As mentioned prior, Seq2seq neural network model suffers huge information loss since it summerizes all its information into one single context vector.
Especially, if a train sequence is lengthy, the Seq2seq model was not able to translate it fluently.
Attention model solves this problem by introducing alignment with translation.
Model Architecture
Instead of Seq2seq model summerizing all information from its Src sentences into one single context vector,
Attention model “attends” to a particular part of src sentences when making every predictions.
Paper Review
The Attention model works by a specific attention mechanism “Scaled Dot Product Attention”
$Attention(Q, K, V) = softmax(\frac{QK^T}{\sqrt(d_k)})$
Attention mechanism splits the input into three categories:
($Q$) for query (hidden-state at t-1 decoder cell)
($K$) for key (hidden-state at every encoder cell)
($V$) for value
By calculating the Dot product of query $Q$ and key $K$, and scaling it by the square root of key $k$’s dimension,
The attention mechanism produce a score for each key value pair that indicates the importance of value $v$.
By computing scores for each value $v$, the Attention model is able to decide a particular important part of the src sentences it should attend to when making every predictions.
Prediction Procedures
$1$. Get Attention Score for every decoder hidden state $s_{t-1}$ and encoder hidden state $h_i$
Consider a depth-4 attention translation model.
When predicting for $s_t$, first get an Attention Score from decoder hidden state $s_{t-1}$ and encoder hidden state $h_i$.
$score(s_{t-1}, h_i) = e^t = {W_a}^Ttanh(W_{b}s_{t-1} + W_{c}h_{i})$
where $W_a$, $W_b$, $W_c$ is a trainable weight vectors.
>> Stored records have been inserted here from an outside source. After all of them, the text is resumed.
$ cat ./config.mk
export PLATFORM = sky130hd
export DESIGN_NAME = APB_cos
export DESIGN_NICKNAME = APB_cos
export VERILOG_FILES = /design/flow/design.v
export SDC_FILE = /design/flow/constraint.sdc
export NUM_CORES = 4
export LEC_CHECK = 1
export CORE_UTILIZATION = 40
$ cat ./constraint.sdc
current_design APB_cos

set clk_period 6.6
set clk_io_pct 0.2

create_clock -name clk0 -period $clk_period [get_ports {PCLK}]

set non_clock_inputs [all_inputs -no_clocks]
set_input_delay [expr $clk_period * $clk_io_pct] -clock clk0 $non_clock_inputs
set_output_delay [expr $clk_period * $clk_io_pct] -clock clk0 [all_outputs]
$ cat ./design.v
module APB_cos
#(parameter control_reg_ADDR = 4'h0,  
  parameter output_reg_ADDR = 4'h4)   
(
    input wire PWRITE,             
    input wire PCLK,               
    input wire PSEL,               
    input wire [31:0] PADDR,       
    input wire [31:0] PWDATA,      
    output reg [31:0] PRDATA = 0,  
    input wire PENABLE,            
    output reg PREADY = 0          
);
reg  [31:0] control_reg  = 0;      
reg  [31:0] output_reg   = 0;      
always @(posedge PCLK) 
begin
    if (PSEL && !PWRITE && PENABLE)  
     begin
        case(PADDR)
         4'h0: PRDATA <= control_reg;  
         4'h4: PRDATA <= output_reg;   
        endcase
        PREADY <= 1'd1;  
     end
     else if(PSEL && PWRITE && PENABLE)  
     begin
      if(PADDR == control_reg_ADDR)
      begin
        control_reg <= PWDATA;
        PREADY <= 1'd1;     
      end
     end
   if (PREADY)  
    begin
      PREADY <= !PREADY;
    end 
  end
always @(control_reg) begin  
    if(control_reg% 8 == 0)  
    begin
      output_reg <= 1;
    end
    else if((1+control_reg)%8 == 2)  
    begin
      output_reg <= "0.7071067811865475";
    end
      else if((3+control_reg)%8 == 6)  
    begin
      output_reg <= ~("0.7071067811865475");
    end
    else if((4+control_reg)%8 == 0)  
    begin
      output_reg <= ~(32'b00000000000000000000000000000001);
    end
    else if((5+control_reg)%8 == 2)  
    begin
      output_reg <= ~("0.7071067811865475");  
    end
    else if((7+control_reg)%8 == 6)  
    begin
      output_reg <= "0.7071067811865475";  
    end
    else  
    begin
      output_reg <= 0;  
    end
end
endmodule
$ cat ./run.sh
#!/bin/bash
# OpenROAD 26Q1-2900-gdf79404cd8, Yosys 0.63+post, stock flow scripts
make -C /OpenROAD-flow-scripts/flow DESIGN_CONFIG=/design/flow/config.mk WORK_HOME=/design/flow/orfs finish
==> impl_metrics.ini <==
; synthesis and place-and-route metrics
[run_status]
run_status = completed

[pwr]
power_frac_comb = 0.054
leakagePower_nw = 1.26
ir_drop_uv = 146
power_switching_w = 0.000151
power_frac_seq = 0.529
power_switching_share = 0.178
pint_w = 0.000698
clock_power_share = 0.416
power.density_nw_per_um2 = 221

[synthesis]
postSynth.asyncResetShare = 0
post_synth_instance_area_um2 = 2610
ys_area_um2 = 2610
yosysCellCount = 142
netlist_instances = 142
enable_flop_cells = 64
yosysWarnings = 1
numSynthFlops = 65
synth_top_flop_cell = sky130_fd_sc_hd__edfxtp_1
synth.lib_cells_used.distinct = 27
synth-seq-area-share = 0.743
avgSynthCellArea_um2 = 18.4

[routing]
totalWireLength_mm = 5.07
drt_first_pass_iters = 6
routedLengthMet1_mm = 2.26
route.antenna.remaining_nets = 0
antenna-diode-count = 0
route.vias.total = 1619
met3_length_um = 362
dr_wl_met2_mm = 2.40
remaining_drc_errors = 0
first_iter_violations = 60
highest-signal-layer = met4
routedWlPerCell_um = 15.4
detail_route.vias_per_cell = 4.92

[cells_and_area]
layout-drive-gt1-share = 0.123
layout.cells.most_common = sky130_fd_sc_hd__clkdlybuf4s50_1
layout-area-overhead-vs-synth_pct = 46.8
stdcell_area_um2 = 3840
final_cell_mix = sky130_fd_sc_hd__clkdlybuf4s50_1 (100), sky130_fd_sc_hd__edfxtp_1 (64), sky130_fd_sc_hd__o21a_1 (29), sky130_fd_sc_hd__clkbuf_8 (9), sky130_fd_sc_hd__nor4_2 (8)

[die]
floorplan_stage_core_utilization = 0.414
die_area_um2 = 6860
die.size.y_um = 82.8
num_io_pins = 101
fp.dieW_um = 82.8
fp-row-count = 29
floorplan.core_area_um2 = 6310

[grt]
largest_net_degree_at_the_start_of_global_routing = 33
grtUsageTotal = 0.169
grt_antenna_before_repair = 0
vias_in_the_first_global_route = 1751
grt_pass1_wl_mm = 8.63
global_route.overflow_total = 0

[clocking]
cts_sinks = 65
post-cts-setup-buffers = 0
max-clock-path-buffers = 2
cts.htree.levels = 3
hold_buffers = 0
clock_tree_from_tritoncts = done
cts.root.buffer_cell = sky130_fd_sc_hd__clkbuf_8
post_cts_clock_slew_at_the_launch_and_capture_registers_of_the_worst_setup_and_hold_paths_ns = 0.06
cts_resized = 0
clkLatencyLatePin_ns = 0.32
cts-buffers-inserted = 9

[setup_path]
timing.critical_path.max_delay_family = simple AND/OR/NAND/NOR gates
crit_chain = clkdlybuf4s50_1 > nor4_2 > and4_1 > nand2_1 > nor4_2 > buf_4
cpPeakStageDelay_ns = 0.44
worst_setup_path_start_kind = input pin
cp_slowest_cell = sky130_fd_sc_hd__and4_1
critPathMostFrequentCell = sky130_fd_sc_hd__nor4_2
timing.critical_path.fanout_max = 32
crit_buf_inv = 2
rrSetupSlack_ns = 4.87
critPathCaptureType = flip-flop
data_required_time_at_the_worst_endpoint_ns = 6.57
cp_data_arrival_time_ns = 3.38
setup_crit_path_kind = in -> reg

[final_timing]
skew_ns = 0.00531
timing.final.hold_violations = 0
fmax_ghz = 0.294
final.setup.tns_ns = 0
timing.max_slew.rel_slack = 0.622
setup-violations-final = 0
finalClockPeriodUsage = 0.516
finalCriticalPeriod_ns = 3.41
tightestPinTransition_ns = 0.565
rsz_0062_raised_after_global_routing = no
timing_max_transition_violations_final = 0

[placement]
portBuffers = 100
place_area_um2 = 3630
detailed_place_hpwl_mm = 3.56
finalWeightedCongestion = 0.783

[worst_hold_path]
hold_path.class = reg -> reg

[run]
max_cap_viols = 0
tool_warnings = 25
## power by group through the flow
stage | clock network (W) | registers (W) | logic, W
final | 0.000354 | 0.000450 | 0.0000462
after global routing | 0.000384 | 0.000449 | 0.0000496
after CTS | 0.000361 | 0.000450 | 0.0000468
==> flow/run.sh <==
#!/bin/bash
# OpenROAD 26Q1-2900-gdf79404cd8, Yosys 0.63+post, stock flow scripts
make -C /OpenROAD-flow-scripts/flow DESIGN_CONFIG=/design/flow/config.mk WORK_HOME=/design/flow/orfs finish
==> flow/config.mk <==
export PLATFORM = sky130hd
export DESIGN_NAME = LED_MUX
export DESIGN_NICKNAME = LED_MUX
export VERILOG_FILES = /design/flow/design.v
export SDC_FILE = /design/flow/constraint.sdc
export NUM_CORES = 4
export LEC_CHECK = 1
export CORE_AREA = 10 10 70 70
export DIE_AREA = 0 0 80 80
==> flow/constraint.sdc <==
current_design LED_MUX

set clk_period 3.0
set clk_io_pct 0.2

create_clock -name clk0 -period $clk_period [get_ports {clk}]

set non_clock_inputs [all_inputs -no_clocks]
set_input_delay [expr $clk_period * $clk_io_pct] -clock clk0 $non_clock_inputs
set_output_delay [expr $clk_period * $clk_io_pct] -clock clk0 [all_outputs]
==> flow/design.v <==
`timescale 1ns / 1ps
module clk_gen(clk50MHz, rst, clksec4, clk_5KHz);
input clk50MHz, rst;
output clksec4, clk_5KHz;
reg clksec4, clk_5KHz;
integer count, count1;
always@(posedge clk50MHz)
begin
	if(rst)
	begin
		count = 0;
		count1 = 0;
		clksec4 = 0;
		clk_5KHz =0;
end
else
begin
		if(count == 100000000)
		begin
			clksec4 = ~clksec4;
			count = 0;
		end
		if(count1 == 20000)
		begin
			clk_5KHz = ~clk_5KHz;
			count1 = 0;
		end
		count = count + 1;
		count1 = count1 + 1;
end
	end
endmodule
module led(number, s0, s1, s2, s3, s4, s5, s6);
output s0, s1, s2, s3, s4, s5, s6;
input [3:0] number;
reg s0, s1, s2, s3, s4, s5, s6;
always @ (number)
begin  
case (number)  
	4'b0000: begin s0=0; s1=0; s2=0; s3=1; s4=0; s5=0; s6=0; end
	4'b0001: begin s0=1; s1=0; s2=1; s3=1; s4=0; s5=1; s6=1; end
	4'b0010: begin s0=0; s1=1; s2=0; s3=0; s4=0; s5=1; s6=0; end
	4'b0011: begin s0=0; s1=0; s2=1; s3=0; s4=0; s5=1; s6=0; end
	4'b0100: begin s0=1; s1=0; s2=1; s3=0; s4=0; s5=0; s6=1; end
	4'b0101: begin s0=0; s1=0; s2=1; s3=0; s4=1; s5=0; s6=0; end
	4'b0110: begin s0=0; s1=0; s2=0; s3=0; s4=1; s5=0; s6=0; end
	4'b0111: begin s0=1; s1=0; s2=1; s3=1; s4=0; s5=1; s6=0; end
	4'b1000: begin s0=0; s1=0; s2=0; s3=0; s4=0; s5=0; s6=0; end
	4'b1001: begin s0=0; s1=0; s2=1; s3=0; s4=0; s5=0; s6=0; end
	default: begin s0=1; s1=1; s2=1; s3=1; s4=1; s5=1; s6=1; end
endcase
end
endmodule  
module LED_MUX (clk, rst, LED0, LED1, LED2, LED3, LEDOUT, LEDSEL);
input clk, rst;
input [7:0] LED0, LED1, LED2, LED3;
output[3:0] LEDSEL;
output[7:0] LEDOUT;
reg [3:0] LEDSEL;
reg [7:0] LEDOUT;
reg [1:0] index;
always @(posedge clk)
begin
if(rst)
index = 0;
else
index = index + 1;
end
always @(index or LED0 or LED1 or LED2 or LED3)
begin
	case(index)
	0: 	begin
			LEDSEL = 4'b1110;
			LEDOUT = LED0;
			end
	1: 	begin
			LEDSEL = 4'b1101;
			LEDOUT = LED1;
			end
	2: 	begin
			LEDSEL = 4'b1011;
			LEDOUT = LED2;
			end
	3: 	begin
			LEDSEL = 4'b0111;
			LEDOUT = LED3;
			end
	default: begin
			LEDSEL = 0; LEDOUT = 0;
			end
	endcase
end
endmodule
==> deck_impl_summary.md <==
Run Summary

Clock network
  – Post-CTS setup buffers: 0
  – Clock Sinks: 2
  – CTS buffer count: 3
  – CTS root buffer: sky130_fd_sc_hd__clkbuf_4
  – H-tree level count: 1
  – CTS Buffer Depth: 2
  – Count of hold buffers inserted by post-cts repair: 0
  – Clock tree from TritonCTS: built
  – Clk Latency, worst-skew pair: 0.22 ns
  – Clock transition at the registers of the reported paths: 0.03 ns
  – Cts repair resizes: 0

Layout
  – Fraction of final layout cells with drive strength greater than 1: 0.0465
  – Cell area after layout: 823 µm²
  – Fillers: 380
  – End-of-flow core utilization: 0.241
  – Area growth syn-to-layout: 152%
  – Flip-flop count of the largest register, all copies and words added: 2

STA
  – Post-layout worst setup margin: 0.470 ns
  – Final count of hold timing violations: 0
  – Setup repair after global routing missed its margin: no
  – Final setup fails: 0
  – Final clock skew: 0.00215 ns
  – Maximum clock rate: 395 MHz
  – Final Max-Slew Violation Tally: 0
  – Crit path time final: 2.53 ns
  – Worst Tran Pin Value: 0.349 ns
  – Setup TNS: 0 ns
  – Relative max-transition margin: 0.767
  – Final period util: 0.843

Setup path
  – Highest cell delay on the worst timing path: 0.42 ns
  – Endpoint required time on the critical path: 2.40 ns
  – Arrival time worst endpoint: 1.93 ns
  – Critical-path top delay cell: sky130_fd_sc_hd__clkdlybuf4s50_1
  – Capturing element type of the critical path: output pin
  – Ordered cell list for the critical path: inv_1 -> ha_1 -> a222oi_1 -> a21oi_1 -> clkdlybuf4s50_1
  – Startpoint-to-endpoint class of the critical path: reg -> out
  – CP startpoint kind: register
  – Maximum fanout along the worst path: 9

Outcome
  – Outcome: finished clean

Synth
  – Flops & latches, synth: 2
  – List of most frequent post-synthesis cells: sky130_fd_sc_hd__nor2b_1 (9), sky130_fd_sc_hd__a21oi_1 (8), sky130_fd_sc_hd__a222oi_1 (8)
  – Synth top cell by count: sky130_fd_sc_hd__nor2b_1
  – Number of synthesis warnings: 1
  – Dominant register cell: sky130_fd_sc_hd__dfxtp_1
  – FFs w/ async S/R, synth: 0
  – Library cell with the largest summed area after synthesis: sky130_fd_sc_hd__a222oi_1
  – Top cell area share: 0.245
  – Post-synth seq share: 0.123
  – Count of instantiated cells in the yosys netlist: 41
  – Synthesized cell area: 327 µm²
  – Tally of unique sky130hd cells used after synthesis: 9
  – Number of synthesized flops with an enable pin: 0
  – Average instance area after synthesis: 7.96 µm²
  – Number of instances in the synthesized netlist: 41
  – Post-synth area from yosys stat: 327 µm²
  – Leading post-synthesis cells by cell area: sky130_fd_sc_hd__a222oi_1 (25%), sky130_fd_sc_hd__nor2b_1 (17%), sky130_fd_sc_hd__ha_1 (15%)

Die
  – Die outline area: 6400 µm²
  – Die H: 80 µm
  – Top-Level Pins: 46
  – Rows: 21
  – Core Region: 3420 µm²
  – Init Core Util: 0.0956
  – Die X-Extent: 80 µm

Pwr
  – Share of total power in the clock network: 0.258
  – Combinational power share: 0.605
  – Pwr Density: 278 nW/µm²
  – Total Power Consumption: 229 µW
  – Power share of the sequential group: 0.138
  – Switching fraction of total power: 0.252
  – Net Sw Power: 57.6 µW
  – Total internal power: 171 µW
  – Leakage power: 0.000305 µW
  – Peak VDD IR: 0.0933 mV

Hold path
  – Hold Crit Class: reg -> reg

GRT
  – Aggregate global routing overflow: 0
  – Pin count of the biggest net entering global routing: 10
  – Initial antenna violation count: 0
  – Number of global-route vias before repair: 502
  – First-pass GRT wire length: 2640 µm
  – Overall track demand over capacity in global routing: 0.0516

Drt
  – DRC violations left: 0
  – First-pass iteration count of the detailed router: 4
  – # diodes: 0
  – Count of antenna-violating nets left after detailed routing: 0
  – Violation tally from detailed-route iteration zero: 75
  – Average vias per placed instance: 3.64
  – Total via count after detailed routing: 481
  – Wire length reported by the detailed router: 1810 µm
  – Wire per inst: 13.7 µm

Placement
  – Detailed placement HPWL: 1610 µm
  – Gpl congestion: 0.744
  – Input/output buffers: 45
  – Instance area after placement: 801 µm²
  – Minimum setup slack after placement: 0.479 ns

Run
  – Count of tool warnings: 28
  – Number of max-cap violations: 0
per-layer routing:
layer  global-route usage  wire [µm]  vias up  share of wire
li1                     -          -      247              -
met1               0.0471        529      223           0.29
met2                0.112       1230       11           0.68
met3              0.00909         51        0          0.028
met4              0.00704          0        0              0
met5                    0          0        -              0
per-stage QoR:
| stage | hold slack, ns | instances |
|---|---|---|
| after floorplan | 0.433 | 41 |
| after global placement | 0.442 | 129 |
| after detailed placement | 0.467 | 129 |
| after CTS | 0.475 | 132 |
| after global routing | 0.490 | 132 |
| final | 0.468 | 132 |
path summary, 6_finish.rpt:
path	startpoint	to	slack (ns)	depth (start not counted)
min	index[0]$_SDFF_PP0_	index[0]$_SDFF_PP0_	0.47	1
max	index[0]$_SDFF_PP0_	LEDOUT[0]	0.47	5
min reg2reg	index[0]$_SDFF_PP0_	index[0]$_SDFF_PP0_	0.47	1
max reg2reg	index[0]$_SDFF_PP0_	index[1]$_SDFF_PP0_	2.03	3
kinds of logic after synthesis:
kind of cell / share of synthesized area
compound gates: 0.368
fa+ha+maj: 0.153
buf+inv: 0.172
flops: 0.123
simple gates: 0.184
cell usage in the layout (no fill, tap or decap):
| cell | n |
|---|---|
| sky130_fd_sc_hd__a222oi_1 | 8 |
| sky130_fd_sc_hd__nor2_1 | 1 |
| sky130_fd_sc_hd__clkbuf_4 | 3 |
| sky130_fd_sc_hd__dfxtp_1 | 2 |
| sky130_fd_sc_hd__nor2b_1 | 9 |
| sky130_fd_sc_hd__inv_1 | 5 |
| sky130_fd_sc_hd__ha_1 | 4 |
| sky130_fd_sc_hd__clkdlybuf4s50_1 | 45 |
| sky130_fd_sc_hd__inv_2 | 1 |
| sky130_fd_sc_hd__a21oi_1 | 8 |
worst max-delay path: cells and delay by family, from the launching register on:
| kind | cells | cell delay [ns] |
|---|---|---|
| AND-OR/OR-AND | 2 | 0.52 |
| buffers and inverters | 2 | 0.50 |
| flip-flops | 1 | 0.37 |
| adder cells (fa/ha/maj) | 1 | 0.32 |
power by group through the flow:
stage	Combinational (µW)	Sequential [µW]	Clock, µW
6_report	138	31.5	58.9
4_1_cts	140	31.5	63.6
5_1_grt	150	31.8	66.5
cell type report:
class                   count  area (µm²)  share of cell area
clock buffers               3        22.5              0.0274
inverters                   6        22.5              0.0274
multi-input cells          30         230               0.280
flip-flops and latches      2        40.0              0.0486
well taps                  46        57.6              0.0699
repair buffers             45         450               0.547
Power and IR drop assume default switching activity.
$2$. Use a softmax function to compute Attention Distribution
By applying a softmax function to attention score $e^t$, get a probability distribution that sums up to 1.
$3$. Sum up every Attention Weight and hidden-state to compute Attention Value (context vector)
$4$. Compute $s_t$ from Attention Value
$5$. Predict next value $v$ from the hidden state $s_t$
Attention model (seqseq + attention) was able to surpass BLEU score of Seq2seq model in every instances.
Attention model was able to surpass Moses(= Traditional SMT) despite trained from limited vocab sources.
Since Attention model was trained with a “soft alignment”, it is able to translate more fluently by relating to more similar vocabs.
By making context vector from the particular part of src sentences the Attention model was able to solve information loss from summerizing all information in a seq2seq model.